2. A liquid tank comprising:

a tank main body configured to store a liquid therein, the tank main body including a vent hole enabling an interior of the tank main body to communicate with an exterior thereof; and

a shielding member attached to the tank main body so as to surround the vent hole within the tank main body, and form an isolated chamber communicated with the vent hole, wherein

the shielding member includes;

a first portion disposed at the side of the vent hole in the horizontal direction to enclose the vent hole, the first portion forming an opening that communicates between the isolated chamber and an inner space of the tank main body excluding the isolated chamber, and

a second portion located below the vent hole so as to block movement of the liquid between the isolated chamber and the inner space.

3. The liquid tank according to claim 1, wherein the shielding member is constituted by a single member with a cross-section formed in a U-shape.

4. The liquid tank according to claim 1, wherein the vent hole is provided in a lid part of the tank main body.

5. The liquid tank according to claim 1, wherein

the tank main body is of a rectangular in cross-section with the depth less than the width, and

the shielding member is longer in the width direction of the tank main body than in the depth direction thereof.

6. The liquid tank according to claim 5 provided for a vehicle, wherein

the tank main body is fixed with respect to the vehicle, with the widthwise direction thereof aligned with the left to right direction of the vehicle.

7. A liquid tank according to claim 1 provided for a vehicle having an engine, further comprising a heat exchange pipe located inside the tank main body, and configured to circulate an coolant of the engine.

8. The liquid tank according to claim 7, wherein the heat exchange pipe is located inside the tank main body, in contact with the shielding member.

9. The liquid tank according to claim 8, wherein the heat exchange pipe is contacted with the shielding member via a heat transfer body.

10. The liquid tank according to claim 7 further comprising a pipe member forming a delivery passage for the liquid, and

the heat exchange pipe is thermally contacted with the pipe member via the shielding member.

11. The liquid tank according to claim 10, wherein

the liquid is a urea aqueous solution, and

the pipe member is arranged to constitute a passage for delivering the urea aqueous solution stored in the tank main body, towards an exterior of the tank main body.

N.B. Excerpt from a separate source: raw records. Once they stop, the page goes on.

File: config.mk
export PLATFORM = sky130hd
export DESIGN_NAME = uirq_top
export DESIGN_NICKNAME = d
export VERILOG_FILES = /design/src/logic/uirq_pkg.sv /design/src/logic/uirq_sync.sv /design/src/logic/uirq_top.sv
export VERILOG_INCLUDE_DIRS = /design/src /design/src/logic
export SDC_FILE = /design/constraint.sdc
export NUM_CORES = 1
export LEC_CHECK = 0
export ABC_AREA = 1
export BUFFER_PORTS_ARGS = -buffer_cell sky130_fd_sc_hd__buf_2
export CORE_MARGIN = 2
export CORE_UTILIZATION = 58
export CTS_BUF_LIST = sky130_fd_sc_hd__clkbuf_4 sky130_fd_sc_hd__clkbuf_8
export DETAILED_ROUTE_END_ITERATION = 12
export GPL_TIMING_DRIVEN = 1
export PLACE_DENSITY = 0.88
export SLEW_MARGIN = 0
export SYNTH_ARGS = -nofsm -noshare
export SYNTH_HDL_FRONTEND = slang
export SYNTH_SLANG_ARGS = --single-unit
File: constraint.sdc
create_clock -name pclk -period 3.32 [get_ports pclk]
set_input_delay 0.166 -clock pclk [delete_from_list [all_inputs] [get_ports pclk]]
set_output_delay 0.166 -clock pclk [all_outputs]
set_load 0.01 [all_outputs]
File: src/logic/uirq_defs.svh
// Register offsets, field positions, reset values and masks of the interrupt status block.
`ifndef UIRQ_DEFS_SVH
`define UIRQ_DEFS_SVH

`define UIRQ_ADDR_W 8
`define UIRQ_STATUS_OFS 8'h00
`define UIRQ_ENABLE_OFS 8'h04
`define UIRQ_POWER_OFS 8'h08

`define UIRQ_BIT_RD_ERR 29
`define UIRQ_BIT_TIMEOUT 19
`define UIRQ_BIT_DONE 18
`define UIRQ_BIT_ADDR_REQ 17
`define UIRQ_BIT_RST_END 10
`define UIRQ_BIT_RST 9
`define UIRQ_BIT_SUSP 8
`define UIRQ_MIRROR_LSB 0
`define UIRQ_MIRROR_MSB 7

`define UIRQ_PWR_BIT_RST 0
`define UIRQ_PWR_BIT_SUSP 1

`define UIRQ_STICKY_MASK 32'h200E_0700
`define UIRQ_STATUS_RST 32'h0000_0000
`define UIRQ_ENABLE_RST 32'h0000_0000
`define UIRQ_RDATA_RST 32'h0000_0000

`define UIRQ_SYNC_STAGES 3

`endif

File: src/logic/uirq_pkg.sv
// Types shared by the interrupt status block.
`include "uirq_defs.svh"

package uirq_pkg;

   // Flag outputs of the device controller core, in status bit order for the mirrors.
   typedef struct packed {
      logic bus_reset;
      logic suspend;
      logic nak;
      logic endpoint;
      logic ctrl_endpoint;
      logic sof;
      logic rx_zero;
      logic status_stage;
      logic status_nak;
      logic setup;
   } uirq_core_flags_t;

   typedef enum logic [1:0] {
      UIRQ_SEL_STATUS = 2'h0,
      UIRQ_SEL_ENABLE = 2'h1,
      UIRQ_SEL_POWER = 2'h3,
      UIRQ_SEL_NONE = 2'h2
   } uirq_sel_t;

   typedef struct packed {
      logic [31:0] flags;
      logic [31:0] enable;
      logic [31:0] rdata;
      logic rdy;
      logic err;
      logic bus_reset_prev;
      logic suspend_prev;
   } uirq_state_t;

   localparam uirq_state_t UIRQ_STATE_RST = '{
      flags: `UIRQ_STATUS_RST,
      enable: `UIRQ_ENABLE_RST,
      rdata: `UIRQ_RDATA_RST,
      rdy: 1'b0,
      err: 1'b0,
      bus_reset_prev: 1'b0,
      suspend_prev: 1'b0
   };

endpackage : uirq_pkg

12. The liquid tank according to claim 1, wherein the liquid is a urea aqueous solution.

13. An exhaust gas purification device for an engine, comprising:

the liquid tank according to claim 1, configured to be appropriate for storing a liquid reducing agent as the liquid;

a NOx reducing catalytic converter installed in an exhaust gas passage of the engine; and

a device configured to be capable of supplying the liquid reducing agent stored in the liquid tank, to exhaust gas on the upstream of the reducing catalytic converter.

14. A breather device for relieving the pressure inside a liquid tank, comprising:

a breather pipe forming a vent hole that enables an interior of the liquid tank to communicate with an exterior thereof; and

a shielding member configured to be disposed with respect to the breather pipe, within the liquid tank so as to surround the vent hole, and to form an isolated chamber communicated with the vent hole, wherein

the shielding member includes a first portion and a second portion, and wherein

the first portion locates to the side of the vent hole in the horizontal direction to enclose the vent hole, and forms an opening that communicates between the isolated chamber and an inner space within the liquid tank excluding the isolated chamber, and

the second portion locates below the vent hole so as to block movement of liquid between the isolated chamber and the inner space.